I was too young to experience the red-dot-on-sold artworks trope in action, but in Manhattan there was a time when artwork prices weren’t hidden but were actually affixed to the wall like a clothing hang tag, proudly bearing the work’s sold status or, alternatively, its availability. My only reference at least had room for a midpoint: It’s Complicated—a term I'm sure art dealers use to this day.
Art Basel Online’s second edition is my first. Only my toes are wet, and the prices seem drastically higher than I remember last time I bothered to check. In the simulated sales room of the viewing platform, transparency makes a return. The red dot has been replaced by a little gray “SOLD.” I see these appear throughout my VIP morning amble. The switch is the only proof I have that anyone else is here: the one who bought it and the one who flipped the sign.
What I’m pining for most at my inaugural digital experience is the collective faffing around that has historically annoyed me. My qualms about how a virtual platform might obscure the encounter with the art fade to a secondary concern. Alone in my bed desk, the art-viewing experience feels intimate, as if I was staring out from a booth-like hovel of an old-fashioned peep show. The detailed, high-resolution photographs offer perspectives I might not even have bothered to examine in real life. Maybe I’m acclimatizing more than I thought to my COVID-19 shopping routines.
An Egon Schiele drawing at Richard Nagy of a girl facing away from the camera is my spirit animal.
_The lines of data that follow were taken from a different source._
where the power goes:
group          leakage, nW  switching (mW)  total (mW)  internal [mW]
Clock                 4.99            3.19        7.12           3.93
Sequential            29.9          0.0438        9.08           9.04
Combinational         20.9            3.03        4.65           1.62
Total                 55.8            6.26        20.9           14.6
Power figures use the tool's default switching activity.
I zoom in on her shoulder to see how her back becomes. My friend’s boyfriend, a Belgian collector, told me that in the early 2000s, it was possible to find a Schiele like this for tens of thousands of dollars. I imagine him somewhere in the virtual ether prowling the aisles. Are any other friends here?
On the other side of the glass, I discover some relief, and longing too. Taking a straw poll, I find that no one is bemoaning the lack of concrete floors, badge coordination, ambitious air conditioning, bathroom directions, restroom dawdlers, eight-hour days, constipation, dehydration, jetlag, LED lighting, tight quarters, taxing interlopers or plastic chairs. But who would?
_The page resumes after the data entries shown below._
<file path="config.mk">
export PLATFORM = sky130hd
export DESIGN_NAME = fetch_unit
export DESIGN_NICKNAME = d
export VERILOG_FILES = /design/src/rtl/fetch_unit_pkg.sv /design/src/rtl/fetch_buf.sv /design/src/rtl/fetch_unit.sv
export SDC_FILE = /design/constraint.sdc
export NUM_CORES = 1
export LEC_CHECK = 0
export CAP_MARGIN = 20
export CORE_AREA = 2 2 139 114
export CTS_BUF_LIST = sky130_fd_sc_hd__clkbuf_16
export CTS_CLUSTER_DIAMETER = 40
export CTS_CLUSTER_SIZE = 25
export DETAILED_ROUTE_END_ITERATION = 12
export DIE_AREA = 0 0 141 116
export GPL_TIMING_DRIVEN = 0
export PLACE_DENSITY = 0.83
export SYNTH_ARGS = -nofsm -noshare
export SYNTH_HDL_FRONTEND = slang
export SYNTH_SLANG_ARGS = --single-unit
</file>
<file path="constraint.sdc">
create_clock -name clk -period 7.8 [get_ports clk]
set_input_delay 1.56 -clock clk [delete_from_list [all_inputs] [get_ports clk]]
set_output_delay 1.56 -clock clk [all_outputs]
set_load 0.005 [all_outputs]
</file>
<file path="src/rtl/fetch_unit_pkg.sv">
// Shared definitions for the instruction fetch unit: reset PC, IF/ID bus width,
// state encoding and PC increment helper.
package fetch_unit_pkg;

  localparam logic [31:0] RESET_PC_DEFAULT = 32'h1c000000;
  localparam int          IF_ID_BUS_W      = 64;

  typedef enum logic [1:0] {
    IDLE        = 2'd0,
    FETCH       = 2'd1,
    CANCEL_WAIT = 2'd2
  } fetch_state_e;

  function automatic logic [31:0] next_pc(input logic [31:0] pc);
    return pc + 32'd4;
  endfunction

endpackage

</file>
<file path="src/rtl/fetch_buf.sv">
// In-order fetch buffer: entries are allocated at request acceptance and filled
// oldest-first as responses return; the head is popped toward ID.
module fetch_buf
  import fetch_unit_pkg::*;
#(
  parameter int DEPTH = 2
) (
  input  logic                     clk,
  input  logic                     reset,
  input  logic                     flush,
  input  logic                     alloc,
  input  logic [31:0]              alloc_pc,
  input  logic                     fill,
  input  logic [31:0]              fill_inst,
  input  logic                     pop,
  output logic [$clog2(DEPTH):0]   count,
  output logic [$clog2(DEPTH):0]   pending,
  output logic                     head_filled,
  output logic [31:0]              head_pc,
  output logic [31:0]              head_inst
);

  localparam int PW = $clog2(DEPTH);
  localparam int CW = PW + 1;

  logic [31:0]    pc_mem   [DEPTH];
  logic [31:0]    inst_mem [DEPTH];
  logic [DEPTH-1:0] filled;
  logic [PW-1:0]  wr_ptr;
  logic [PW-1:0]  fill_ptr;
  logic [PW-1:0]  rd_ptr;

  // Pointers, occupancy and per-entry filled flags; a flush empties the buffer.
  always_ff @(posedge clk) begin
    if (reset || flush) begin
      wr_ptr   <= '0;
      fill_ptr <= '0;
      rd_ptr   <= '0;
      count    <= '0;
      pending  <= '0;
      filled   <= '0;
    end else begin
      if (alloc) begin
        wr_ptr         <= wr_ptr + 1'b1;
        filled[wr_ptr] <= 1'b0;
      end
      if (fill) begin
        fill_ptr         <= fill_ptr + 1'b1;
        filled[fill_ptr] <= 1'b1;
      end
      if (pop) begin
        rd_ptr <= rd_ptr + 1'b1;
      end
      count   <= count + CW'(alloc) - CW'(pop);
      pending <= pending + CW'(alloc) - CW'(fill);
    end
  end

  // Entry payload; cleared on reset so the head reads as zero afterwards.
  always_ff @(posedge clk) begin
    if (reset) begin
      for (int i = 0; i < DEPTH; i++) begin
        pc_mem[i]   <= 32'h0;
        inst_mem[i] <= 32'h0;
      end
    end else begin
      if (alloc) begin
        pc_mem[wr_ptr] <= alloc_pc;
      end
      if (fill) begin
        inst_mem[fill_ptr] <= fill_inst;
      end
    end
  end

  assign head_filled = (count != '0) && filled[rd_ptr];
  assign head_pc     = pc_mem[rd_ptr];
  assign head_inst   = inst_mem[rd_ptr];

endmodule

</file>
<file path="src/rtl/fetch_unit.sv">
// Instruction fetch unit: issues sequential fetches, buffers in-order responses
// for ID, and discards responses belonging to requests cancelled by a redirect.
module fetch_unit
  import fetch_unit_pkg::*;
#(
  parameter logic [31:0] RESET_PC  = RESET_PC_DEFAULT,
  parameter int          BUF_DEPTH = 2
) (
  input  logic                   clk,
  input  logic                   reset,
  input  logic                   id_allow_in,
  input  logic                   redirect_valid,
  input  logic [31:0]            redirect_target,
  output logic                   inst_req,
  output logic [31:0]            inst_addr,
  input  logic                   inst_addr_ok,
  input  logic                   inst_data_ok,
  input  logic [31:0]            inst_rdata,
  output logic                   if_to_id_valid,
  output logic [IF_ID_BUS_W-1:0] if_to_id_bus
);

  localparam int CW = $clog2(BUF_DEPTH) + 1;

  fetch_state_e state;
  logic [31:0]  fetch_pc;
  logic [CW-1:0] cancel_cnt;
  logic [CW-1:0] cancel_next;
  logic [CW-1:0] count;
  logic [CW-1:0] pending;
  logic [CW-1:0] used;
  logic          accept;
  logic          pop;
  logic          resp_drop;
  logic          resp_fill;
  logic          head_filled;
  logic [31:0]   head_pc;
  logic [31:0]   head_inst;

  // A slot freed by this cycle's pop may be reallocated at once, keeping one fetch per cycle.
  assign pop            = if_to_id_valid && id_allow_in;
  assign used           = count - CW'(pop);
  assign inst_req       = (state == FETCH) && (used < CW'(BUF_DEPTH)) && !redirect_valid;
  assign inst_addr      = fetch_pc;
  assign accept         = inst_req && inst_addr_ok;
  assign resp_drop      = inst_data_ok && (cancel_cnt != '0);
  assign resp_fill      = inst_data_ok && (cancel_cnt == '0) && (pending != '0);
  assign if_to_id_valid = head_filled && !redirect_valid && (state != CANCEL_WAIT);
  assign if_to_id_bus   = {head_pc, head_inst};

  // Outstanding requests still owed by memory after this cycle, if a redirect cancels them.
  always_comb begin
    cancel_next = cancel_cnt - CW'(resp_drop);
    if (redirect_valid) begin
      cancel_next = cancel_next + pending + CW'(accept) - CW'(resp_fill);
    end else begin
      cancel_next = cancel_next;
    end
  end

  // Fetch control state, next fetch address and cancel counter.
  always_ff @(posedge clk) begin
    if (reset) begin
      state      <= IDLE;
      fetch_pc   <= RESET_PC;
      cancel_cnt <= '0;
    end else begin
      cancel_cnt <= cancel_next;
      if (redirect_valid) begin
        fetch_pc <= redirect_target;
      end else if (accept) begin
        fetch_pc <= next_pc(fetch_pc);
      end
      case (state)
        IDLE:        state <= FETCH;
        FETCH:       if (redirect_valid && (cancel_next != '0)) state <= CANCEL_WAIT;
        CANCEL_WAIT: if (cancel_next == '0) state <= FETCH;
        default:     state <= IDLE;
      endcase
    end
  end

  fetch_buf #(
    .DEPTH (BUF_DEPTH)
  ) u_buf (
    .clk         (clk),
    .reset       (reset),
    .flush       (redirect_valid),
    .alloc       (accept),
    .alloc_pc    (fetch_pc),
    .fill        (resp_fill),
    .fill_inst   (inst_rdata),
    .pop         (pop),
    .count       (count),
    .pending     (pending),
    .head_filled (head_filled),
    .head_pc     (head_pc),
    .head_inst   (head_inst)
  );

endmodule

</file>
==> summary.txt, run 1 <==
Outcome
  • Status: finished clean

Place
  • Hpwl dp: 14600 um
  • Dpl ws: 2090 ps
  • Port Buf Inserts: 166
  • Placed inst area: 10100 um2
  • GPL Wtd Cong: 0.886

Clock network
  • Number of setup buffers added after CTS: 0
  • H-Tree Level Count: 4
  • Hold Buf Count CTS: 0
  • Num CTS Buffers: 17
  • Clk sink count: 174
  • Clk_lat worst skew: 430 ps
  • Clk buf depth: 2
  • Root Buffer: clkbuf_16
  • Clock transition at the registers of the reported paths: 60 ps
  • CTS tree: done
  • Resized Gates After CTS: 0

Synthesis
  • Post-Synthesis Cell Area: 8100 um2
  • Mapped Nets: 731
  • Dominant synthesized flop cell: edfxtp_1
  • Mean Syn Cell Area: 12.4 um2
  • Seq/Total Area, Yosys: 58.8%
  • Distinct cells, synth: 58
  • Area share of the largest cell type after synthesis: 47.4%
  • Mapped Cells: 653
  • Ys async rst share: 0%
  • Yosys warns: 0
  • Largest cells by area after synthesis: edfxtp_1 47%, dfxtp_1 11%, and2_1 10%, mux2_2 9.3%, xor2_1 1.6%
  • Seq cells post-synth: 174
  • Synth area leader: edfxtp_1
  • Post-synth EDFFs: 128

Routing
  • Via density: 5.64
  • Wire per inst: 19.6 um
  • DRC: 0
  • Drt first pass iters: 5
  • First DRT Iteration DRCs: 532
  • DRT antenna net count: 0
  • Vias: 5881
  • Total length of routed wires: 20400 um

Worst setup path
  • Most frequent cell on the critical path: clkdlybuf4s50_1
  • CP endpoint kind: output pin
  • Kind of critical path: in -> out
  • Critical Path Source Type: primary input
  • Crit-path max FO: 8
  • Worst path required time: 6240 ps
  • Critical path's slowest cell: clkdlybuf4s50_1
  • Largest stage delay on the critical path: 570 ps
  • Data arrival, critical path: 4140 ps
  • CP cell instances: clkdlybuf4s50_1, nor4_1, and2_1, ha_1, xnor2_2, and3_1, clkdlybuf4s50_1

Final layout
  • Share of post-route cells with drive strength above 1: 14.6%
  • Area delta synth->final: 30.9%
  • # diodes: 0
  • Design Area, Final: 10600 um2
  • Fillers: 983
  • Post-layout nets: 919
  • Area of the multi-input gates: 3120 um2
  • Sequential Area: 4760 um2

Floorplanning
  • Row Count: 40
  • Io pins: 168
  • Chip height: 116 um
  • Initial Util: 54.5%
  • Total Die Area: 16400 um2
  • Placeable Area: 14900 um2
  • Die width: 141 um

Global route
  • Initial antenna violation count: 0
  • Total grt overflow: 0
  • Number of global-route vias before repair: 6068
  • First-pass GRT wire length: 32300 um
  • Total track usage: 25.9%
  • Largest net degree at the start of global routing: 33

STA
  • Clk_skew: 11.4 ps
  • Final Hold Fails: 0
  • Worst slew pin tran: 883 ps
  • Relative slew slack: 40.9%
  • Final setup fails: 0
  • Fin crit period: 5700 ps
  • Max Fclk: 176 MHz
  • Worst path setup slack after routing: 2100 ps
  • Post-route clock period utilization: 73.0%
  • Slew Limit Fails: 0
  • RSZ-0062 raised after global routing: no

Power
  • Sw Share: 24.5%
  • Pwr dens: 202 nW/um2
  • Worst VDD drop: 0.000166 V
  • Flop pwr share: 50.8%
  • Comb pwr share: 14.4%
  • Cell Int Power: 1.62 mW
  • Net switching power figure: 0.526 mW
  • P_leak: 3.99 nW
  • Clock share of power: 34.8%

Flow run
  • Max Cap Viol: 0

Min path
  • Hold Path Class: reg -> reg
## cell type report
| type | instances | area share (%) |
|---|---|---|
| well taps | 189 | 2.23 |
| flip-flops and latches | 174 | 44.9 |
| multi-input cells | 430 | 29.4 |
| clock buffers | 17 | 4.01 |
| clock inverters | 15 | 0.802 |
| inverters | 14 | 0.495 |
| repair buffers | 169 | 16.4 |
| plain buffers | 35 | 1.72 |
## registers in the layout, summed over array words and instances, names as in the netlist, named ones only
| signal | cells |
|---|---|
| cancel_cnt | 2 |
| inst_addr | 32 |
| state | 2 |
| u_buf.count | 2 |
| u_buf.fill_ptr | 1 |
| u_buf.filled | 2 |
| u_buf.inst_mem | 64 |
| u_buf.pc_mem | 64 |
| u_buf.pending | 2 |
| u_buf.rd_ptr | 1 |
| u_buf.wr_ptr | 1 |
## synthesized netlist by cell type (3+ instances only)
| library cell | count |
|---|---|
| and2_1 | 130 |
| xnor2_1 | 10 |
| xor2_1 | 15 |
| a21oi_1 | 19 |
| clkbuf_2 | 5 |
| and4_1 | 3 |
| a31oi_1 | 6 |
| nor3_1 | 9 |
| clkbuf_1 | 21 |
| and3_1 | 8 |
| nand4_2 | 4 |
| mux2i_1 | 4 |
| ha_1 | 7 |
| nor4_1 | 3 |
| edfxtp_1 | 128 |
| nor2b_1 | 3 |
| mux2_2 | 67 |
| o22ai_1 | 4 |
| buf_6 | 4 |
| and2_2 | 3 |
| nand2_1 | 30 |
| nand3_1 | 14 |
| o211ai_1 | 4 |
| dfxtp_1 | 46 |
| nand4_1 | 15 |
| inv_1 | 13 |
| a211oi_1 | 10 |
| nor2_1 | 33 |
## through the flow
step | power (mW) | hold slack [ps] | cells | utilization (%) | TNS, ps
after floorplan | 1.24 | 454 | 653 | - | 0
after global placement | 1.39 | 472 | 1008 | 67.3 | -8540
after detailed placement | 1.41 | 488 | 1011 | 67.9 | 0
after CTS | 2.15 | 500 | 1043 | 71.4 | 0
after global routing | 2.23 | 521 | 1043 | 71.4 | 0
final | 2.14 | 499 | 1043 | 71.4 | 0
## critical path, delay by kind of cell
kind	cells	cell delay (ps)
simple gates	3	1030
xor+xnor	1	220
fa+ha+maj	1	220
buf+inv	2	1100
## power by group through the flow
stage	clock network (mW)	logic, mW	registers (mW)
2_1_floorplan	0	0.143	1.10
3_3_place_gp	0	0.287	1.11
3_5_place_dp	0	0.306	1.11
4_1_cts	0.749	0.308	1.09
5_1_grt	0.799	0.333	1.10
6_report	0.746	0.308	1.09
## final timing paths
check | end | startpoint | slack (ps) | cells after the start
setup reg to reg | state[0] | u_buf.rd_ptr | 4210 | 13
hold / removal | u_buf.filled[0] | u_buf.filled[0] | 500 | 2
setup / recovery | inst_req | redirect_valid | 2100 | 7
hold reg to reg | u_buf.filled[0] | u_buf.filled[0] | 500 | 2
## layer usage
metal  up-vias  global-route usage (%)  wire length, um
li1       2733                       -                -
met4         0                    10.1              506
met5         -                       0                0
met1      2845                    33.5             8570
met2       267                    42.7             9950
met3        36                    6.32             1400
## placed cells by master, fill, tap and decap left out, drive strengths merged, types with 2 or more instances in the layout
| cell type | n |
|---|---|
| and4 | 4 |
| nand2b | 2 |
| mux2i | 4 |
| nor3 | 9 |
| dlygate4sd1 | 2 |
| dfxtp | 46 |
| nand4 | 19 |
| clkdlybuf4s50 | 166 |
| buf | 10 |
| nor2 | 35 |
| a211oi | 11 |
| nor2b | 3 |
| nor4 | 5 |
| ha | 7 |
| edfxtp | 128 |
| nand4b | 2 |
| and3 | 8 |
| nand3 | 15 |
| and3b | 2 |
| inv | 18 |
| xnor2 | 11 |
| o311ai | 2 |
| o211ai | 4 |
| o22ai | 4 |
| a21oi | 19 |
| a31oi | 6 |
| xor2 | 15 |
| o21ai | 2 |
| mux2 | 67 |
| and2 | 133 |
| clkbuf | 43 |
| nand2 | 30 |
| clkinv | 10 |
## kinds of logic (layout without fill, tap and decap cells)
group,Yosys count,count (layout),synth area share [%]
mux,71,71,9.81
fa+ha+maj,8,8,1.33
flops,174,174,58.8
simple gates,269,269,19.5
buf+inv,49,250,2.90
compound gates,55,55,4.48
xor+xnor,27,27,3.20
No activity file was read; power rests on OpenSTA's default activity.
==> inputs of run 2 (changes only) <==
- CORE_AREA: 2 2 139 114 -> 2 2 143 117
- DIE_AREA: 0 0 141 116 -> 0 0 145 119
- PLACE_DENSITY: 0.83 -> 0.79
- clock period: 7.8 -> 5.65 ns (I/O delays scaled with it)
==> summary.txt, run 2 (synthesized netlist as in run 1, its figures left out) <==
Outcome
  • Status: finished clean

Clock network
  • Clock transition at the registers of the reported paths: 60 ps
  • Clk_lat worst skew: 440 ps
  • Clk sink count: 174
  • Resized Gates After CTS: 0
  • Hold Buf Count CTS: 0
  • Number of setup buffers added after CTS: 0
  • H-Tree Level Count: 4
  • Clk buf depth: 2
  • Root Buffer: clkbuf_16
  • Num CTS Buffers: 17
  • CTS tree: done

Global route
  • Total track usage: 23.9%
  • Total grt overflow: 0
  • Number of global-route vias before repair: 5994
  • Initial antenna violation count: 0
  • First-pass GRT wire length: 31800 um
  • Largest net degree at the start of global routing: 33

STA
  • Final Hold Fails: 0
  • Relative slew slack: 40.2%
  • Fin crit period: 4920 ps
  • Final setup fails: 0
  • Max Fclk: 203 MHz
  • Worst slew pin tran: 893 ps
  • Clk_skew: 9.25 ps
  • Post-route clock period utilization: 87.1%
  • Worst path setup slack after routing: 729 ps
  • Slew Limit Fails: 0
  • RSZ-0062 raised after global routing: no
  • Setup TNS: 0 ps

Floorplanning
  • Die width: 145 um
  • Placeable Area: 16000 um2
  • Total Die Area: 17300 um2
  • Io pins: 168
  • Initial Util: 50.5%
  • Chip height: 119 um
  • Row Count: 42

Place
  • Placed inst area: 10100 um2
  • Hpwl dp: 14400 um
  • Port Buf Inserts: 166
  • GPL Wtd Cong: 0.849
  • Dpl ws: 812 ps

Routing
  • Vias: 5875
  • First DRT Iteration DRCs: 577
  • Total length of routed wires: 20100 um
  • DRC: 0
  • Wire per inst: 18.7 um
  • Via density: 5.47
  • DRT antenna net count: 0
  • Drt first pass iters: 5

Power
  • Comb pwr share: 14.0%
  • P_leak: 4.01 nW
  • Pwr dens: 284 nW/um2
  • Net switching power figure: 0.749 mW
  • Flop pwr share: 49.5%
  • Sw Share: 24.7%
  • Cell Int Power: 2.29 mW
  • Worst VDD drop: 0.000239 V
  • Clock share of power: 36.4%

Final layout
  • # diodes: 0
  • Share of post-route cells with drive strength above 1: 14.9%
  • Final Util: 66.7%
  • Most common cell after layout, fill and taps aside: clkdlybuf4s50_1
  • Post-layout nets: 919
  • Design Area, Final: 10700 um2
  • Area delta synth->final: 31.9%
  • Fillers: 1160
  • Most frequent cells in the layout: 166 x clkdlybuf4s50_1, 130 x and2_1, 128 x edfxtp_1, 67 x mux2_2, 46 x dfxtp_1
  • Sequential Area: 4760 um2
  • Area of the multi-input gates: 3120 um2

Worst setup path
  • Kind of critical path: in -> out
  • Critical path's slowest cell: nor4_1
  • CP bufs+invs: 2
  • Worst path required time: 4520 ps
  • Crit-path max FO: 8
  • Most frequent cell on the critical path: clkdlybuf4s50_1
  • Largest stage delay on the critical path: 600 ps
  • Critical Path Source Type: primary input
  • Data arrival, critical path: 3790 ps
  • CP cell instances: clkdlybuf4s50_1, nor4_1, and2_1, ha_1, xnor2_2, and3_1, clkdlybuf4s50_1
  • CP endpoint kind: output pin
  • CP delay by family, top: simple AND/OR/NAND/NOR gates

Min path
  • Hold Path Class: reg -> reg

Flow run
  • Max Cap Viol: 0
## run 2: changes by cell type in the layout (fill, tap and decap cells not counted)
cell,previous run,this run
clkinv_4,3,1
bufinv_16,0,1
inv_8,0,1
clkinv_2,4,3
clkinv_1,3,1
inv_6,1,4
## run 2: per-stage QoR
stage	hold slack, ps	cells	total power, mW
detailed placement	471	1042	1.95
global route	532	1074	3.14
floorplan	454	653	1.71
finish	482	1074	3.04
CTS	479	1074	3.05
global placement	470	1039	1.93
## run 2: final timing paths
kind	startpoint	end	slack (ps)	cells after the start
worst max register to register	u_buf.rd_ptr	state[0]	1980	13
worst min register to register	u_buf.filled[0]	u_buf.filled[0]	480	2
worst min-delay path	u_buf.filled[0]	u_buf.filled[0]	480	2
worst max-delay path	redirect_valid	inst_req	730	7
## run 2: metal layers
layer	wire length, um	share of wire (%)	vias to the layer above	global-route usage, %
met5	0	0	-	0
met4	567	2.8	0	9.78
met3	1050	5.2	43	4.90
met2	9740	48	215	38.8
met1	8770	44	2883	31.5
li1	-	-	2734	-
## run 2: layout make-up
type / instances / share of cell area [%]
Sequential cell: 174 / 44.6
Inverter: 14 / 0.492
Timing Repair Buffer: 169 / 16.3
Tap cell: 220 / 2.58
Clock inverter: 15 / 1.15
Buffer: 35 / 1.71
Clock buffer: 17 / 3.98
Multi-Input combinational cell: 430 / 29.2
## run 2: power by group through the flow
stage	Clock (mW)	Sequential, mW	Combinational (mW)
after floorplan	0	1.52	0.197
after global placement	0	1.53	0.397
after detailed placement	0	1.53	0.422
after CTS	1.12	1.50	0.426
after global routing	1.16	1.51	0.461
final	1.11	1.50	0.425
## run 2: worst min-delay path: stages (launching register included)
cell and delay (ps):
dfxtp_1 310, o21ai_0 70, a21oi_1 60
The treasures lost in translation are harder to parse out but the theme is missed connections. “I miss the energy of the in-person engagement,” says Meg Malloy, Partner at Sikkema Jenkins & Co. “I miss the chance to show things in the closet and to talk to someone who does not know about an artist’s work in-depth.”
Operating the booth from their inbox and Art Basel Online’s back of house, willfully barefoot gallerists can see the visitors tick in and out of their booth, but they don’t get their names unless the viewer inquires about a specific piece. The automatically-generated email functions as a kind of guestbook. The messages that come through are genuine—facilitating interest and new conversations—not just hellos. Depth is not lost in the virtual world, but the serendipity, dealers confess on the phone, is that much of the traffic is direct; the collectors they already know skip the formality of Art Basel’s platform and head straight to the DMs.
I let other people sign in under my Art Basel account to get press preview access. I like the idea of adopting a secret identity to look at art. It’s easier to pull off with a password but I’ve also done it with the badges, turning comrades into “photographers.” My friend tells me she finds the online iteration more exhausting than the real thing, and I too am harboring nostalgia for the labyrinth-like structure of the fair and wondering how wrong turns could be built into a digital system.
Inter-gallery relations feel like another potential casualty of the virtual reboot. Working from home, gallerists can't snoop on their neighbors nor share stories with their fellow sitters over drinks when the collectors finally go to bed. To my surprise, this apparently has resulted in a more concerted effort to connect with one another. Dealers spent a great deal of time conferring with colleagues on how the artists they share, as well as the ones they don’t, could be best presented online. This is visible to the viewer through observable trends. There’s a heavy streak of video, a medium traditionally ill-suited to the circus of the fair floor.
“I will definitely visit other galleries’ viewing rooms; it's a good opportunity to learn and to see our colleagues,” says Malin Stähl of Hollybush Gardens in London. “I find that the crises have brought out a strong sense of comradery and a will to collaborate between galleries. I hope it is something we can keep alive once a new normal settles in.” I won’t be able to eavesdrop on those discussions, but I too hope that in the future of fairs and the art world there will be more one-on-one dialogues, not fewer. There are serious discussions to be had right now. I’m here watching you, ready to listen and look, more carefully than before.